Mosqueda is proposing staggering elections instead of electing all seven district positions at once, which Seattle voters have done since 2015. In addition, she wants to move election years for one of the Council’s two at-large positions.
This November’s district Council elections illustrate how the current system sets Seattle up for potential major change every four years.
This year, only three of seven district councilmembers are seeking reelection, guaranteeing at least four new faces in City Hall next year. And of course the three incumbents could also lose their races. On top of it all, Mosqueda, an at-large councilmember, is running for King County Council and has a strong chance of winning, so it’s possible eight out of nine city councilors will be new to the job next year.
“I think this would be a really positive way for us to ensure greater stability and continuity as we look to serve members of the community and help reduce a large number of seats turning over all at once,” said Mosqueda during the Sept. 14 Finance and Housing Committee meeting.
Mosqueda’s proposal is to shift the elections for Districts 2, 4 and 6 by two years to align with at-large position 8, as well as with mayoral and city attorney elections. She has also proposed moving elections for at-large position 9 by two years so it aligns with elections for odd-numbered district Council positions.
To make that election shuffle work, there would need to be elections for special two-year terms for Council position 9 and district positions 2, 4 and 6. These positions would then run again for their regular four-year terms, and the new system would be fully in place by 2030.

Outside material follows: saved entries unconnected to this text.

$ cat src/rtl/rtc_spi_regif.sv
module rtc_spi_regif #(
  parameter int          SYNC_STAGES = 2,
  parameter int          NUM_TIME    = 7,
  parameter logic [7:0]  CTL1_RESET  = 8'h00,
  parameter logic [7:0]  CTL2_RESET  = 8'h10
) (
  input  logic                    clk,
  input  logic                    rst_n,
  input  logic                    spi_sclk,
  input  logic                    spi_cs,
  input  logic                    spi_mosi,
  output logic                    spi_miso,
  input  logic [NUM_TIME*8-1:0]   time_in,
  input  logic                    osc_stop_set,
  input  logic                    low_volt_set,
  output logic                    tm_we,
  output logic [2:0]              tm_waddr,
  output logic [7:0]              tm_wdata,
  output logic [7:0]              ctl1_q,
  output logic [7:0]              ctl2_q
);
  localparam logic [7:0] FLAG_MASK = 8'h50;
  localparam logic [3:0] CTL1_ADDR = 4'd14;
  localparam logic [3:0] CTL2_ADDR = 4'd15;
  localparam logic [3:0] TIME_LAST = 4'(NUM_TIME - 1);

  logic [SYNC_STAGES:0]   sclk_p;
  logic [SYNC_STAGES-1:0] cs_p, mosi_p;

  always_ff @(posedge clk or negedge rst_n)
    if (!rst_n) begin
      sclk_p <= '0;
      cs_p   <= '0;
      mosi_p <= '0;
    end else begin
      sclk_p <= {sclk_p[SYNC_STAGES-1:0], spi_sclk};
      cs_p   <= {cs_p[SYNC_STAGES-2:0], spi_cs};
      mosi_p <= {mosi_p[SYNC_STAGES-2:0], spi_mosi};
    end

  wire sclk_rise = sclk_p[SYNC_STAGES-1] & ~sclk_p[SYNC_STAGES];
  wire sclk_fall = ~sclk_p[SYNC_STAGES-1] & sclk_p[SYNC_STAGES];
  wire cs_on     = cs_p[SYNC_STAGES-1];
  wire mosi_s    = mosi_p[SYNC_STAGES-1];

  logic [2:0]            bit_cnt;
  logic [6:0]            rx_sh;
  logic [7:0]            tx_sh;
  logic                  have_cmd, is_read, is_single, used;
  logic [3:0]            addr;
  logic [NUM_TIME*8-1:0] shadow;

  wire [7:0] rx_byte   = {rx_sh, mosi_s};
  wire       byte_done = cs_on & sclk_fall & (bit_cnt == 3'd7);

  function automatic logic [7:0] rd_val(input logic [3:0] a, input logic [NUM_TIME*8-1:0] src,
                                        input logic [7:0] c1, input logic [7:0] c2);
    logic [7:0] v;
    if (a <= TIME_LAST) v = src[a*8 +: 8];
    else if (a == CTL1_ADDR) v = c1;
    else if (a == CTL2_ADDR) v = c2;
    else v = 8'h00;
    if (a == 4'd0) v[7] = 1'b0;
    return v;
  endfunction

  wire commit   = byte_done & have_cmd & ~is_read & ~(is_single & used);
  wire wr_time  = commit & (addr <= TIME_LAST);
  wire wr_ctl1  = commit & (addr == CTL1_ADDR);
  wire wr_ctl2  = commit & (addr == CTL2_ADDR);

  always_ff @(posedge clk or negedge rst_n)
    if (!rst_n) begin
      bit_cnt   <= '0;
      rx_sh     <= '0;
      tx_sh     <= '0;
      spi_miso  <= 1'b0;
      have_cmd  <= 1'b0;
      is_read   <= 1'b0;
      is_single <= 1'b0;
      used      <= 1'b0;
      addr      <= '0;
      shadow    <= '0;
    end else if (!cs_on) begin
      bit_cnt  <= '0;
      tx_sh    <= '0;
      spi_miso <= 1'b0;
      have_cmd <= 1'b0;
      used     <= 1'b0;
    end else begin
      if (sclk_rise) begin
        spi_miso <= tx_sh[7];
        tx_sh    <= {tx_sh[6:0], 1'b0};
      end
      if (sclk_fall) begin
        bit_cnt <= bit_cnt + 3'd1;
        rx_sh   <= {rx_sh[5:0], mosi_s};
      end
      if (byte_done) begin
        if (!have_cmd) begin
          have_cmd  <= 1'b1;
          is_single <= rx_byte[3];
          is_read   <= rx_byte[2];
          used      <= rx_byte[2] & rx_byte[3];
          if (rx_byte[2]) begin
            tx_sh <= rd_val(rx_byte[7:4], time_in, ctl1_q, ctl2_q);
            if (!rx_byte[3]) begin
              shadow <= time_in;
              addr   <= rx_byte[7:4] + 4'd1;
            end else begin
              addr   <= rx_byte[7:4];
            end
          end else begin
            addr <= rx_byte[7:4];
          end
        end else if (is_read) begin
          if (is_single) tx_sh <= 8'h00;
          else begin
            tx_sh <= rd_val(addr, shadow, ctl1_q, ctl2_q);
            addr  <= addr + 4'd1;
          end
        end else begin
          if (commit) used <= 1'b1;
          if (!is_single) addr <= addr + 4'd1;
        end
      end
    end

  always_ff @(posedge clk or negedge rst_n)
    if (!rst_n) begin
      tm_we    <= 1'b0;
      tm_waddr <= '0;
      tm_wdata <= '0;
      ctl1_q   <= CTL1_RESET;
      ctl2_q   <= CTL2_RESET;
    end else begin
      tm_we <= wr_time;
      if (wr_time) begin
        tm_waddr <= addr[2:0];
        tm_wdata <= rx_byte;
      end
      if (wr_ctl1) ctl1_q <= rx_byte;
      ctl2_q <= (wr_ctl2 ? ((rx_byte & ~FLAG_MASK) | (ctl2_q & rx_byte & FLAG_MASK)) : ctl2_q)
              | {1'b0, low_volt_set, 1'b0, osc_stop_set, 4'b0000};
    end
endmodule

$ cat config.mk
export PLATFORM = sky130hd
export DESIGN_NAME = rtc_spi_regif
export DESIGN_NICKNAME = d
export VERILOG_FILES = /design/src/rtl/rtc_spi_regif.sv
export SDC_FILE = /design/constraint.sdc
export NUM_CORES = 1
export LEC_CHECK = 0
export BUFFER_PORTS_ARGS = -buffer_cell sky130_fd_sc_hd__buf_2
export CORE_ASPECT_RATIO = 1.25
export CORE_MARGIN = 1
export CORE_UTILIZATION = 60
export CTS_BUF_LIST = sky130_fd_sc_hd__clkbuf_2 sky130_fd_sc_hd__clkbuf_4 sky130_fd_sc_hd__clkbuf_8
export DETAILED_ROUTE_END_ITERATION = 8
export HOLD_SLACK_MARGIN = 0.03
export PLACE_DENSITY = 0.87
export SYNTH_ARGS = -nofsm -noshare
export SYNTH_HDL_FRONTEND = slang
export SYNTH_SLANG_ARGS = --single-unit
$ cat constraint.sdc
create_clock -name clk -period 4.3 [get_ports clk]
set_input_delay 0.86 -clock clk [delete_from_list [all_inputs] [get_ports clk]]
set_output_delay 0.86 -clock clk [all_outputs]
set_load 0.03 [all_outputs]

Seattle voters created the district City Council system with the passage of a 2013 ballot measure, Charter Amendment 19.
Councilmembers Alex Pedersen, Lisa Herbold and Sara Nelson expressed varying degrees of concern about staggering Positions 8 and 9, the two at-large elections. Nelson said that the original intent of running at-large elections at the same time as mayoral elections was to force an at-large councilmember to choose between their own reelection or to run for mayor.
The logic, as Nelson explained it, is to prevent a scenario where an at-large councilmember runs for mayor, loses, then spends the rest of their Council term at odds with the winning executive. Granted, there’s nothing stopping a district councilmember from running a losing campaign for mayor, keeping their seat for the remainder of their term and finding themselves similarly at odds.
For Mosqueda’s proposal to become reality, the full City Council would first need to adopt a resolution in support of the idea. It would then be up to Seattle voters to pass a charter amendment on the November 2024 ballot.